There are --disable-test-modules, which will disable building test modules (see https://github.com/msys2-contrib/cpython-mingw/blob/mingw-v3.11.9/Doc/using/configure.rst#install-options)

Thanks, this cuts down the number of line quite significantly, from 21539 lines of log output, to 14653 lines. (This includes building libffi and cpython twice each.)

I also found $$quiet, which is triggered by passing -s to make, but I don't know if that will affect the quality of the output or not (which is the "entirely blind" part)

It does indeed affect the quality of the output quite a bit - the python part of the build runs entirely blind - but the output still is 13303 lines (libffi, and the configure parts, and other bits). But it reduces the size of the log a bit - most of the omitted lines are fairly long; cutting down the log size from 1.5 MB at this point (2.3 MB before --disable-test-modules) to 1.2 MB. But I'm not sure if it's worth the reduction in output quality - I'll consider it.

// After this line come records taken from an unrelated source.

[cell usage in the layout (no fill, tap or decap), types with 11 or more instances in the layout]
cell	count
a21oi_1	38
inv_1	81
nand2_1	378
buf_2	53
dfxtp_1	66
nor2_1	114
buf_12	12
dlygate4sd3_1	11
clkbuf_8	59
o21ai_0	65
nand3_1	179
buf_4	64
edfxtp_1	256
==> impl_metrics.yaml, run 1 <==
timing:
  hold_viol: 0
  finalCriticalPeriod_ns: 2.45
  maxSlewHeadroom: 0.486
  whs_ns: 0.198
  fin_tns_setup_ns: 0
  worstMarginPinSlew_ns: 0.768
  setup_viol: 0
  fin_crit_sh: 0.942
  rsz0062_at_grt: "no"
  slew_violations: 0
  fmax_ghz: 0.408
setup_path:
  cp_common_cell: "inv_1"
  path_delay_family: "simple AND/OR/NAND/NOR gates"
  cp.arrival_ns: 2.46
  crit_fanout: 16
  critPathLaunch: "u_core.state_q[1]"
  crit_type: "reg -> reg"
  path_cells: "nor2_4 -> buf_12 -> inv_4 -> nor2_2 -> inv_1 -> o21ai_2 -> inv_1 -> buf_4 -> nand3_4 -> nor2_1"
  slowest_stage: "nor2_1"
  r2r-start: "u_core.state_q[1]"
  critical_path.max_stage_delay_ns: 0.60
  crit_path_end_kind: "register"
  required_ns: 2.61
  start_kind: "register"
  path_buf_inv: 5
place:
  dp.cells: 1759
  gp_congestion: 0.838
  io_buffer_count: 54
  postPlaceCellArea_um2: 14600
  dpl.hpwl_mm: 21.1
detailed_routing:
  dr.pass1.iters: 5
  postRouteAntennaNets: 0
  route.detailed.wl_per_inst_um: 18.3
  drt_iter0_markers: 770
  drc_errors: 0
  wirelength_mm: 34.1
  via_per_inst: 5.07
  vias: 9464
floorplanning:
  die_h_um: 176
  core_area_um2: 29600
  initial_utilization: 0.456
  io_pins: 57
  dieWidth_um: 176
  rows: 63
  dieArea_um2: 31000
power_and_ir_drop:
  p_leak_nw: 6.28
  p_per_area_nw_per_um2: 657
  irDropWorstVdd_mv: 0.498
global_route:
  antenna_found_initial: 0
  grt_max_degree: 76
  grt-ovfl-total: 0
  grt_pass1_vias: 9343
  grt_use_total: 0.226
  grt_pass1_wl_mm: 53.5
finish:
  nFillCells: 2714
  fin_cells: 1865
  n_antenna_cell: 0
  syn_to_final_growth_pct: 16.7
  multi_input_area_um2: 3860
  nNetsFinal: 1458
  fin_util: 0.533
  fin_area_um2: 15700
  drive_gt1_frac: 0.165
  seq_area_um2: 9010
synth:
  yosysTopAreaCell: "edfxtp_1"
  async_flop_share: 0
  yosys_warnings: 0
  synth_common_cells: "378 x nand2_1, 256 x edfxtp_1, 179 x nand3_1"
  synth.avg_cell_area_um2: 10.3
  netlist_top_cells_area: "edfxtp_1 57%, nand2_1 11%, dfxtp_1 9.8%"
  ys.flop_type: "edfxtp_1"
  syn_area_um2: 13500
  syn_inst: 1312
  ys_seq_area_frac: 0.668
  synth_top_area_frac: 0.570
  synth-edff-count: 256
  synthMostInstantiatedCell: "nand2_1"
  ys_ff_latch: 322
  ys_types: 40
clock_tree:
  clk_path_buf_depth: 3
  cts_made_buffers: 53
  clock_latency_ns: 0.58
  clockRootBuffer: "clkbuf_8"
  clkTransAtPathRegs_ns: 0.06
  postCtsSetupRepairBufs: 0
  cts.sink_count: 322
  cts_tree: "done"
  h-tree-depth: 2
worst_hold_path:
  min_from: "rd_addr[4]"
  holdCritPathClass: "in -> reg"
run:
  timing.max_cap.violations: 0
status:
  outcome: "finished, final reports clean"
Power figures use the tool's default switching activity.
## src/rtl/mult_bus_arbiter.sv

```systemverilog
// Round-robin bus master sharing one peripheral_mult between two requesters.
// Optional poll timeout is enabled by defining MULT_ARB_TIMEOUT_EN.
module mult_bus_arbiter #(
  parameter logic [4:0] ADDR_A    = 5'h04,
  parameter logic [4:0] ADDR_B    = 5'h08,
  parameter logic [4:0] ADDR_INIT = 5'h0C,
  parameter logic [4:0] ADDR_RES  = 5'h10,
  parameter logic [4:0] ADDR_DONE = 5'h14,
  parameter int         TIMEOUT   = 255
) (
  input  logic        clk,
  input  logic        rst,
  input  logic        req0_valid,
  input  logic [15:0] req0_a,
  input  logic [15:0] req0_b,
  output logic        req0_ready,
  input  logic        req1_valid,
  input  logic [15:0] req1_a,
  input  logic [15:0] req1_b,
  output logic        req1_ready,
  output logic        resp0_valid,
  output logic [31:0] resp0_result,
  output logic        resp1_valid,
  output logic [31:0] resp1_result,
  output logic        resp_err,
  output logic        busy,
  output logic        bus_cs,
  output logic        bus_rd,
  output logic        bus_wr,
  output logic [4:0]  bus_addr,
  output logic [15:0] bus_wdata,
  input  logic [31:0] bus_rdata
);

  typedef enum logic [3:0] {
    IDLE, WR_A, WR_B, INIT_HI, INIT_LO, POLL_RD, POLL_WAIT, RES_RD, RES_WAIT, RESP
  } state_t;

  state_t      state_q, state_d;
  logic        last_q, last_d;
  logic        gnt_q, gnt_d;
  logic        pick;
  logic [15:0] a_q, a_d, b_q, b_d;
  logic [31:0] res0_q, res0_d, res1_q, res1_d;

`ifdef MULT_ARB_TIMEOUT_EN
  localparam logic [7:0] TIMEOUT_CNT = 8'(TIMEOUT);
  logic [7:0] poll_cnt_q, poll_cnt_d;
  logic       err_q, err_d;
`else
  logic unused_timeout;
  assign unused_timeout = (TIMEOUT == 0);
`endif

  assign busy         = (state_q != IDLE);
  assign resp0_result = res0_q;
  assign resp1_result = res1_q;

  always_comb begin
    state_d     = state_q;
    last_d      = last_q;
    gnt_d       = gnt_q;
    a_d         = a_q;
    b_d         = b_q;
    res0_d      = res0_q;
    res1_d      = res1_q;
    pick        = 1'b0;
    req0_ready  = 1'b0;
    req1_ready  = 1'b0;
    resp0_valid = 1'b0;
    resp1_valid = 1'b0;
    resp_err    = 1'b0;
    bus_cs      = 1'b0;
    bus_rd      = 1'b0;
    bus_wr      = 1'b0;
    bus_addr    = 5'h00;
    bus_wdata   = 16'h0000;
`ifdef MULT_ARB_TIMEOUT_EN
    poll_cnt_d  = poll_cnt_q;
    err_d       = err_q;
`endif
    unique case (state_q)
      IDLE: begin
        if (req0_valid || req1_valid) begin
          // On a tie the requester not served last wins.
          pick       = (req0_valid && req1_valid) ? ~last_q : req1_valid;
          req0_ready = ~pick;
          req1_ready = pick;
          gnt_d      = pick;
          last_d     = pick;
          a_d        = pick ? req1_a : req0_a;
          b_d        = pick ? req1_b : req0_b;
          state_d    = WR_A;
        end
      end
      WR_A: begin
        bus_cs = 1'b1; bus_wr = 1'b1; bus_addr = ADDR_A; bus_wdata = a_q;
        state_d = WR_B;
      end
      WR_B: begin
        bus_cs = 1'b1; bus_wr = 1'b1; bus_addr = ADDR_B; bus_wdata = b_q;
        state_d = INIT_HI;
      end
      INIT_HI: begin
        bus_cs = 1'b1; bus_wr = 1'b1; bus_addr = ADDR_INIT; bus_wdata = 16'h0001;
        state_d = INIT_LO;
      end
      INIT_LO: begin
        bus_cs = 1'b1; bus_wr = 1'b1; bus_addr = ADDR_INIT; bus_wdata = 16'h0000;
`ifdef MULT_ARB_TIMEOUT_EN
        poll_cnt_d = 8'h00;
`endif
        state_d = POLL_RD;
      end
      POLL_RD: begin
        bus_cs = 1'b1; bus_rd = 1'b1; bus_addr = ADDR_DONE;
        state_d = POLL_WAIT;
      end
      POLL_WAIT: begin
        if (bus_rdata[0]) begin
          state_d = RES_RD;
        end else begin
`ifdef MULT_ARB_TIMEOUT_EN
          poll_cnt_d = poll_cnt_q + 8'd1;
          if (poll_cnt_q + 8'd1 == TIMEOUT_CNT) begin
            if (gnt_q) res1_d = 32'h0;
            else       res0_d = 32'h0;
            err_d   = 1'b1;
            state_d = RESP;
          end else begin
            state_d = POLL_RD;
          end
`else
          state_d = POLL_RD;
`endif
        end
      end
      RES_RD: begin
        bus_cs = 1'b1; bus_rd = 1'b1; bus_addr = ADDR_RES;
        state_d = RES_WAIT;
      end
      RES_WAIT: begin
        if (gnt_q) res1_d = bus_rdata;
        else       res0_d = bus_rdata;
`ifdef MULT_ARB_TIMEOUT_EN
        err_d = 1'b0;
`endif
        state_d = RESP;
      end
      RESP: begin
        resp0_valid = ~gnt_q;
        resp1_valid = gnt_q;
`ifdef MULT_ARB_TIMEOUT_EN
        resp_err = err_q;
`endif
        state_d = IDLE;
      end
      default: state_d = IDLE;
    endcase
  end

  always_ff @(posedge clk or negedge rst) begin
    if (!rst) begin
      state_q <= IDLE;
      last_q  <= 1'b1;
      gnt_q   <= 1'b0;
      res0_q  <= 32'h0;
      res1_q  <= 32'h0;
`ifdef MULT_ARB_TIMEOUT_EN
      poll_cnt_q <= 8'h00;
      err_q      <= 1'b0;
`endif
    end else begin
      state_q <= state_d;
      last_q  <= last_d;
      gnt_q   <= gnt_d;
      res0_q  <= res0_d;
      res1_q  <= res1_d;
`ifdef MULT_ARB_TIMEOUT_EN
      poll_cnt_q <= poll_cnt_d;
      err_q      <= err_d;
`endif
    end
  end

  // Operand holding registers carry data only and need no reset.
  always_ff @(posedge clk) begin
    a_q <= a_d;
    b_q <= b_d;
  end

endmodule
```

## config.mk

```make
export PLATFORM = sky130hd
export DESIGN_NAME = mult_bus_arbiter
export DESIGN_NICKNAME = d
export VERILOG_FILES = /design/src/rtl/mult_bus_arbiter.sv
export SDC_FILE = /design/constraint.sdc
export NUM_CORES = 1
export LEC_CHECK = 0
export ABC_AREA = 1
export CORE_AREA = 2 2 128 130
export DETAILED_ROUTE_END_ITERATION = 10
export DIE_AREA = 0 0 130 132
export PLACE_DENSITY = 0.62
export SYNTH_ARGS = -nofsm -noshare
export SYNTH_HDL_FRONTEND = slang
export SYNTH_SLANG_ARGS = --single-unit
```

## constraint.sdc

```tcl
create_clock -name clk -period 1.9 [get_ports clk]
set_clock_uncertainty 0.05 [all_clocks]
set_input_delay 0.38 -clock clk [delete_from_list [all_inputs] [get_ports clk]]
set_output_delay 0.38 -clock clk [all_outputs]
set_load 0.005 [all_outputs]
```

After elaboration in Yosys (flattened, before gate mapping)
Index checks and enable logic that the tools add are counted.
{"block": "word_totals", "elab_cells": 48, "regBits": 102, "output_inout_bits": 94, "in_bits": 100}
{"block": "op_classes", "eq_ne": 10, "n_reduce_logical": 11, "n_mux": 17, "bitwise_logic": 3}
{"op": "$pmux 16 s3", "n": 1}
{"op": "$pmux 4 s9", "n": 1}
{"op": "$mux 16", "n": 2}
{"op": "$pmux 5 s5", "n": 1}
{"op": "$eq 4x3->1 const B", "n": 4}
{"op": "$mux 1", "n": 10}
{"op": "$eq 4x2->1 const B", "n": 2}
{"op": "$eq 4x4->1 const B", "n": 2}
{"op": "$reduce_and 2->1", "n": 3}
{"op": "$reduce_or 6->1", "n": 1}
{"op": "$eq 4x1->1 const B", "n": 1}
{"op": "$logic_not 4->1", "n": 1}
{"op": "$mux 4", "n": 1}
{"op": "$reduce_bool 4->1", "n": 1}
{"op": "$reduce_or 2->1", "n": 2}
{"op": "$reduce_or 4->1", "n": 1}
{"op": "$not 1->1", "n": 3}
{"op": "$mux 2", "n": 1}
{"op": "$ne 2x2->1 const B", "n": 1}
{"op": "$logic_and 1x1->1", "n": 1}
{"op": "$logic_or 1x1->1", "n": 1}

Depth between registers and ports, before layout
{"block": "depth", "ltp_word": 5, "depth_mapped": 7, "depth_no_buf": 5}

Worst setup path before layout
No wires, ideal clock.
{"block": "synth_path", "kind": "flip-flop to flip-flop", "startpoint": "register state_q[1]", "endpoint": "register a_q[0] (enable)", "setup_slack_ps": -166, "arrival_time_ps": 1630, "required_ps": 1463, "period_less_slack_ps": 2066, "setup_time_ps": 387, "stages_incl_launch_ff": 6, "n_path_buf": 2, "path_cell_list": "dfrtp_1 buf_2 nor2_4 buf_4 nand3_1 inv_1"}
{"block": "synth_via", "elab_chain_cells": 2}
{"item": "from (decl)", "line_no": "39", "source": "state_t state_q, state_d;"}
{"item": "from (signal assigned)", "line_no": "174", "source": "state_q <= state_d;"}
{"item": "$logic_not 4->1", "line_no": "82", "source": "unique case (state_q)"}
{"item": "$reduce_and 2->1 (no line)"}
{"item": "to (signal assigned)", "line_no": "188", "source": "a_q <= a_d;"}
{"item": "to (decl)", "line_no": "43", "source": "logic [15:0] a_q, a_d, b_q, b_d;"}
Every way passes these cells.
A chain may end at the register's enable or synchronous reset.

Worst setup path in the final report
{"block": "layout_path", "startpoint": "register state_q[2]", "endpoint": "output bus_wdata[14]"}
{"block": "layout_via", "elab_chain_cells": 2, "word_cells_on_any_way": 4, "classes_between": "eq/ne (3); mux (1)"}
{"item": "$eq 4x2->1 / $eq 4x1->1 (equally long branches)", "line_no": "82"}
{"item": "$pmux 16 s3 (*)", "line_no": "82"}
{"item": "to (decl)", "line_no": "31", "source": "output logic [15:0] bus_wdata,"}
Mark *: on every way between the ends. The rest lies on a longest branch, timed or not.

==> flow_summary_export.csv <==
group,metric,value,unit
clock_tree,cts_root_buffer,"clkbuf_16",
place,gp_congestion,0.797,
yosys,ys_seq_elements,102,
global_routing,grt_max_degree,44,
floorplan,ios,194,
clock_tree,cts_buffers,9,
power_and_ir_drop,switching_share,36.8,%
worst_setup_path,regToRegStartpoint,"state_q[2]",
power_and_ir_drop,pwr-share-clk,16.7,%
power_and_ir_drop,power_switching,4.02,mW
route,post_drt_wl_per_cell,15.4,µm
yosys,netlist.area_leader.share,37.2,%
yosys,synth_cells,536,
yosys,synth.area.top_cells,"dfrtp_1, nand2_1, edfxtp_1",
clock_tree,clkSlewWorstSetupHoldPaths,0.07,ns
floorplan,initial_core_util,29.5,%
yosys,seq_area_frac_synth,58.5,%
floorplan,core,15700,µm²
worst_setup_path,critPathLaunchType,"flop",
floorplan,chipHeight,132,µm
worst_setup_path,crit_type,"flop to output pin",
power_and_ir_drop,peakVddDrop,708,µV
clock_tree,clock-sinks,102,
sta,fin_crit,2.04,ns
sta,hold_viol,0,
layout,drive_gt1_share,19.0,%
yosys,synth_most_common_cell,"nand2_1",
sta,tns,-4.11,ns
layout,syn_to_final_growth,63.1,%
route,drt_iter0_markers,367,
sta,fmax,0.491,GHz
floorplan,die-area,17200,µm²
global_routing,grt_pass1_wl,23.2,mm
sta,report.final.setup_viol,54,
yosys,yosysUniqueCellTypes,22,
yosys,yosysTopAreaCell,"dfrtp_1",
yosys,synth_commonest_cells,"nand2_1, dfrtp_1, nand4_1",
sta,fin_hold_ws,0.424,ns
global_routing,grt_pass1_vias,4611,
sta,setup_slack,-0.137,ns
hold_path,hold_class,"flop to flop",
sta,rsz0062_at_grt,"true",
sta,worst_pin_slew,0.553,ns
worst_setup_path,crit_family,"buffers and inverters",
layout,antenna_cells,0,
floorplan,dieWidth,130,µm
layout,nets,852,
worst_setup_path,endpoint,"bus_wdata[14]",
worst_setup_path,cp.depth,8,
place,io_buffers,190,
layout,final_cells,973,
power_and_ir_drop,power_density,1440,nW/µm²
clock_tree,clk_latency,0.34,ns
route,drtAntennaViolNets,0,
worst_setup_path,crit_start,"state_q[2]",
run_status,failed_checks,"negative setup slack",
global_routing,antenna_found_initial,0,
worst_setup_path,worstPathCellList,"buf_6 > inv_8 > nand2_8 > nor2_4 > clkbuf_16 > nand2_2 > nand2_1 > buf_2",
worst_setup_path,r2r_slack,-0.06,ns
yosys,async_flop_share,68.6,%
worst_setup_path,endpoint_kind,"output pin",
yosys,synthFlopType,"dfrtp_1",
power_and_ir_drop,p_comb_share,50.3,%
route,num_vias,4570,
layout,final_util,48.2,%
worst_setup_path,crit_arrival,1.61,ns
sta,final_max_slew_viol_count,0,
clock_tree,cts.htree.levels,3,
route,drtPass1Iterations,5,
route,drc_errors,0,
worst_setup_path,critPathMaxFanout,8,
worst_setup_path,cpMaxStageDelayCell,"dfrtp_1",
worst_setup_path,cpPeakStageDelay,0.41,ns
floorplan,num_rows,46,
sta,slew_headroom,63.1,%
worst_setup_path,reg2reg_depth,10,
global_routing,grt_usage,17.1,%
place,dpl.cell_count,933,
yosys,syn_avg_cell_area,8.66,µm²
power_and_ir_drop,p_leak,3.49,nW
layout,filler_cell_count,1448,
clock_tree,clockBufferDepth,2,
global_routing,overflow,0,
route,viasPerCell,4.70,
yosys,syn-cell-area,4640,µm²
run_status,run_status,"finished, violations left",
job,drv_cap,0,
power_and_ir_drop,intPower,6.89,mW
yosys,synth_edf_count,32,
worst_setup_path,r2r-end,"b_q[13]",
route,wl,15.0,mm
yosys,yosysWarnings,0,
power_and_ir_drop,seqPwrFrac,32.9,%
clock_tree,tritoncts,"built",
worst_setup_path,crit_buf_inv,4,
sta,min_period_over_period,107,%
worst_setup_path,cp_data_required_time,1.47,ns
place,dp_hpwl,10.1,mm
place,pre_cts_ws,-0.321,ns
placed cells by master (no fill, tap or decap), types with 13 or more instances in the layout:
cell	netlist	layout
nand2_1	287	262
buf_4	11	26
clkbuf_16	0	13
buf_6	2	16
edfxtp_1	32	32
clkdlybuf4s50_1	0	162
nand2_2	1	16
buf_2	18	26
dfrtp_1	69	68
nand4_1	65	65
registers in the layout (all words and copies together) (netlist names):
register	count
a_q	16
b_q	16
gnt_q	1
last_q	1
resp0_result	32
resp1_result	32
state_q	4
through the flow:
| stage | power (mW) | instance area [µm²] |
|---|---|---|
| floorplan | 5.52 | 4650 |
| global placement | 8.26 | 6900 |
| detailed placement | 8.34 | 6900 |
| CTS | 10.5 | 7340 |
| global route | 11.6 | 7570 |
| finish | 10.9 | 7570 |
layout make-up:
type | count | area [µm²] | share of cell area (%)
clock inverter | 4 | 35.0 | 0.463
inverter | 12 | 61.3 | 0.810
clock buffer | 12 | 258 | 3.40
tap | 216 | 270 | 3.57
sequential | 102 | 2720 | 35.9
multi-input combinational | 384 | 1850 | 24.5
timing repair buffer | 243 | 2380 | 31.4
layer usage:
metal	vias up	routed length, µm	global-route usage, %
met5	-	0	0
met4	0	233	4.66
met3	19	1200	4.71
met2	193	7280	28.2
met1	2177	6310	21.9
li1	2181	-	-
power by group through the flow:
stage | clock, mW | combinational [mW] | sequential (mW)
4_1_cts | 1.87 | 5.06 | 3.56
3_5_place_dp | 0 | 4.73 | 3.61
6_report | 1.83 | 5.49 | 3.59
2_1_floorplan | 0 | 1.95 | 3.58
3_3_place_gp | 0 | 4.67 | 3.59
5_1_grt | 1.95 | 5.98 | 3.70
worst min path at each step:
stage                     startpoint                to  slack, ns  cells after the start
finish              resp0_result[20]  resp0_result[20]       0.42                      2
global route         resp0_result[2]   resp0_result[2]       0.45                      2
CTS                 resp1_result[14]  resp1_result[14]       0.43                      2
detailed placement               rst  resp1_result[18]       0.36                      1
global placement                 rst  resp0_result[18]       0.35                      1
floorplan                        rst             gnt_q       0.03                      0
worst register-to-register path: stages (launching register included):
cell and delay (ns):
dfrtp_1 0.41, buf_6 0.13, buf_6 0.11, nor2_4 0.11, buf_6 0.13, buf_4 0.12, nand3_4 0.07, buf_4 0.14
buf_6 0.12, clkinvlp_4 0.12, buf_12 0.16
what timing repair did:
| action | 4_1_cts | 5_1_grt |
|---|---|---|
| endpoints found under the setup margin | 89 | 154 |
| pin swaps | 13 | 21 |
| endpoints found under the hold margin | 17 | 0 |
| cloned | 1 | 4 |
| buffers inserted | 17 | 4 |
| gates resized for setup | 135 | 52 |
| hold buffers | 1 | 0 |
cell families (layout without fill, tap and decap cells):
logic type	count (synthesis)	in the layout	synth area share, %
other cells	1	3	0.0808
buf+inv	52	271	5.90
simple gates	373	373	34.5
compound gates	8	8	1.02
flops	102	102	58.5
Power figures use the tool's default switching activity.
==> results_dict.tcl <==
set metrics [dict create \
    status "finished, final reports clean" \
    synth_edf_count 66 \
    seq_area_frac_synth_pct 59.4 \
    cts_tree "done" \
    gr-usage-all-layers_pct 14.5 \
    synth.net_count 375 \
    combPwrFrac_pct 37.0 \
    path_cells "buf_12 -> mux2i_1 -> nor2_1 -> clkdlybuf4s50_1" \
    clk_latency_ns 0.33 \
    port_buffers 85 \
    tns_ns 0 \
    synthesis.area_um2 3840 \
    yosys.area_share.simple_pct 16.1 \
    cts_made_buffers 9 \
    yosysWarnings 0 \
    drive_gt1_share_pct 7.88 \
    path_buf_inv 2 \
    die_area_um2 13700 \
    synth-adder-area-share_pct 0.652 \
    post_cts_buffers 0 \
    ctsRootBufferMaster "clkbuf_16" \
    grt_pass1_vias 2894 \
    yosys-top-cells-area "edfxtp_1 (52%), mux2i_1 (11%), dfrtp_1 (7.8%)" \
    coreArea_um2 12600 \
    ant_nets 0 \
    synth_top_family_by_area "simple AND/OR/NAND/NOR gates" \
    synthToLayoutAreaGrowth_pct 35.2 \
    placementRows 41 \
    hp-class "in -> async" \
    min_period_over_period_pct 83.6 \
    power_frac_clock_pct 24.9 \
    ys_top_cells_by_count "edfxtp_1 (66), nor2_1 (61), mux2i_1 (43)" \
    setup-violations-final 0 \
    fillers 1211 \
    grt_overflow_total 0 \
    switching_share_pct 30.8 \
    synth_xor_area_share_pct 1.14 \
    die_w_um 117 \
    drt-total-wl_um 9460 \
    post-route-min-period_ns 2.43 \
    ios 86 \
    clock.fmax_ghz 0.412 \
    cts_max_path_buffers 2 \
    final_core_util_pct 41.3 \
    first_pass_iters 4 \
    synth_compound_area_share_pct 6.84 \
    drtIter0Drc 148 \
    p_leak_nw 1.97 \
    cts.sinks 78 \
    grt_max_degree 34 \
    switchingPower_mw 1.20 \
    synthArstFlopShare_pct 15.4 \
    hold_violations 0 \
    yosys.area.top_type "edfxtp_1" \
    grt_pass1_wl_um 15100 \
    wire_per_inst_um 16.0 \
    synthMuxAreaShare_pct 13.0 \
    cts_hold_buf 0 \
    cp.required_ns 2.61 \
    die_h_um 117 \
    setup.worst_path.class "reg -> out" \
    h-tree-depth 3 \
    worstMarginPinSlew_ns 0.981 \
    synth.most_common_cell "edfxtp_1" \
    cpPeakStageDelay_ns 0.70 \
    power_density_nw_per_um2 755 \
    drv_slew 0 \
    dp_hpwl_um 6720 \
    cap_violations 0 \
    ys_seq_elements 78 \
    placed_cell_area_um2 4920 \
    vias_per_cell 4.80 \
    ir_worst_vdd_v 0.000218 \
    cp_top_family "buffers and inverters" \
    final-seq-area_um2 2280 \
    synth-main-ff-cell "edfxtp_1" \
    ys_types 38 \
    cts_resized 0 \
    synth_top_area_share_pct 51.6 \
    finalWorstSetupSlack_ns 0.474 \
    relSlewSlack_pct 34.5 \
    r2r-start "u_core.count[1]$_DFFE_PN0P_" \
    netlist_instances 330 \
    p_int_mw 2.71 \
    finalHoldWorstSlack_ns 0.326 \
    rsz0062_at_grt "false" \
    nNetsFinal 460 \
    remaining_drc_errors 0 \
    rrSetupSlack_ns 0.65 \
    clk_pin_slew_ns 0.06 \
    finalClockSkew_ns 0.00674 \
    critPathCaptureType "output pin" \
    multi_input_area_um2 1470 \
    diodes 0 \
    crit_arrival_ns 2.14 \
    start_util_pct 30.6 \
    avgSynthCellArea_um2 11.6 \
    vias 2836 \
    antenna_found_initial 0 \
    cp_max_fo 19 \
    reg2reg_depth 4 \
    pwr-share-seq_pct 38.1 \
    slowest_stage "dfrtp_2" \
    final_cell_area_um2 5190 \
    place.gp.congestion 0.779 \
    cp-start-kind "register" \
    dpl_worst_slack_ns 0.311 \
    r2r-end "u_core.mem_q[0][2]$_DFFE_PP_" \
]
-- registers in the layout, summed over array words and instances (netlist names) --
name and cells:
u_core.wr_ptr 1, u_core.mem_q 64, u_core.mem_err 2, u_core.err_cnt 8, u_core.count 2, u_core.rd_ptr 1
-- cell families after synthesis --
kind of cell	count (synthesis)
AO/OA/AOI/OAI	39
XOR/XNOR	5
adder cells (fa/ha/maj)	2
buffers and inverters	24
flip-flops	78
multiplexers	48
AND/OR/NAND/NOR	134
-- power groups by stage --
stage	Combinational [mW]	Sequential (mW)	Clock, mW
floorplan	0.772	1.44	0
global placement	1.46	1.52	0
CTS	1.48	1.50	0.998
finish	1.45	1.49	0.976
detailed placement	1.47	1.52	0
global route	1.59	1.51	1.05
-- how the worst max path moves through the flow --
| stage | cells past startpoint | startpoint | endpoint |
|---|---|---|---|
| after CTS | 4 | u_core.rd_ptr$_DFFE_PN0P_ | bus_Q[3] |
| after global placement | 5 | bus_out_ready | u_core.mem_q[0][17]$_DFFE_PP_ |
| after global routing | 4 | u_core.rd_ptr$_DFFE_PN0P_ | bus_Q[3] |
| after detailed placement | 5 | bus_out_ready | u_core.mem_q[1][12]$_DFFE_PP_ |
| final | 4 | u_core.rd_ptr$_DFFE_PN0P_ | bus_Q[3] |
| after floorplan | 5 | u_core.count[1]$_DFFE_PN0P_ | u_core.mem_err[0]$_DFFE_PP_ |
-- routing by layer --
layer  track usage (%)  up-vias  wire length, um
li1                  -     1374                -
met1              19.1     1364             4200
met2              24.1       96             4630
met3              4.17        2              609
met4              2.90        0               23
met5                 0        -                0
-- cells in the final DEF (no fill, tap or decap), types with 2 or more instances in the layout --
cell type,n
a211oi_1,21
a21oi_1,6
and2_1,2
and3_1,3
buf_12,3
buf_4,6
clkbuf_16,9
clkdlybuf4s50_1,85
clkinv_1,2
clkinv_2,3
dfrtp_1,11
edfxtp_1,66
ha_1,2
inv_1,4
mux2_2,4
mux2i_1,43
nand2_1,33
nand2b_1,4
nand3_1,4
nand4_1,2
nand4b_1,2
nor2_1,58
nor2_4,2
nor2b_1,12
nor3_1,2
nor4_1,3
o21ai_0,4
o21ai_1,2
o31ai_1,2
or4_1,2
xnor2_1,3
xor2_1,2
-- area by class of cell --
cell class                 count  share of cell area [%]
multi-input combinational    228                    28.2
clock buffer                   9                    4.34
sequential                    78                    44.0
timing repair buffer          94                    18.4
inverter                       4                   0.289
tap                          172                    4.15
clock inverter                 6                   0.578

--disable-test-modules should be a big improvement at least; thanks!

[mstorsjo]

FYI, I tried to break down the different contributions to the log output from building python, and got the following numbers. Initially, before a78eb49, the amount of log output looked like this:

    146 libffi/build/log-configure
    101 libffi/build/log-make
     57 libffi/build/log-make-install
    912 cpython-native/build/log-configure
    569 cpython-native/build/log-make
   8779 cpython-native/build/log-make-install
    151 libffi/build-x86_64-w64-mingw32/log-configure
     84 libffi/build-x86_64-w64-mingw32/log-make
     43 libffi/build-x86_64-w64-mingw32/log-make-install
    724 cpython-mingw/build-x86_64-w64-mingw32/log-configure
   1090 cpython-mingw/build-x86_64-w64-mingw32/log-make
   8843 cpython-mingw/build-x86_64-w64-mingw32/log-make-install
  21499 total

After a78eb49, it looks like this:

    146 libffi/build/log-configure
    101 libffi/build/log-make
     57 libffi/build/log-make-install
    912 cpython-native/build/log-configure
    523 cpython-native/build/log-make
   7188 cpython-native/build/log-make-install
    151 libffi/build-x86_64-w64-mingw32/log-configure
     84 libffi/build-x86_64-w64-mingw32/log-make
     43 libffi/build-x86_64-w64-mingw32/log-make-install
    724 cpython-mingw/build-x86_64-w64-mingw32/log-configure
   1009 cpython-mingw/build-x86_64-w64-mingw32/log-make
   4380 cpython-mingw/build-x86_64-w64-mingw32/log-make-install
  15318 total

If adding -s to the python make invocations, we get the following numbers:

    146 libffi/build/log-configure
    101 libffi/build/log-make
     57 libffi/build/log-make-install
    912 cpython-native/build/log-configure
     34 cpython-native/build/log-make
   7041 cpython-native/build/log-make-install
    151 libffi/build-x86_64-w64-mingw32/log-configure
     84 libffi/build-x86_64-w64-mingw32/log-make
     43 libffi/build-x86_64-w64-mingw32/log-make-install
    724 cpython-mingw/build-x86_64-w64-mingw32/log-configure
    471 cpython-mingw/build-x86_64-w64-mingw32/log-make
   4235 cpython-mingw/build-x86_64-w64-mingw32/log-make-install
  13999 total

Out of the 4000 lines in cpython-mingw/build-x86_64-w64-mingw32/log-make-install, 972 are of the type

/usr/bin/install -c -m 644 ../Lib/__future__.py /home/martin/clang-python-test/python/lib/python3.11

2874 are of this type:

Compiling '/home/martin/clang-python-test/python/lib/python3.11/concurrent/futures/process.py'...

And 207 are of this type:

Listing '/home/martin/clang-python-test/python/lib/python3.11/__phello__'...

[longnguyen2004]

Compiling '/home/martin/clang-python-test/python/lib/python3.11/concurrent/futures/process.py'...
Listing '/home/martin/clang-python-test/python/lib/python3.11/__phello__'...

These lines come from compileall.py, which is run 6 times (!) when doing make install. The script does support a quiet flag, but it's not that easy to add the quiet flag in without resorting to patching (or otherwise dirtying) the Makefile. Maybe we can do some sed magic before configuring?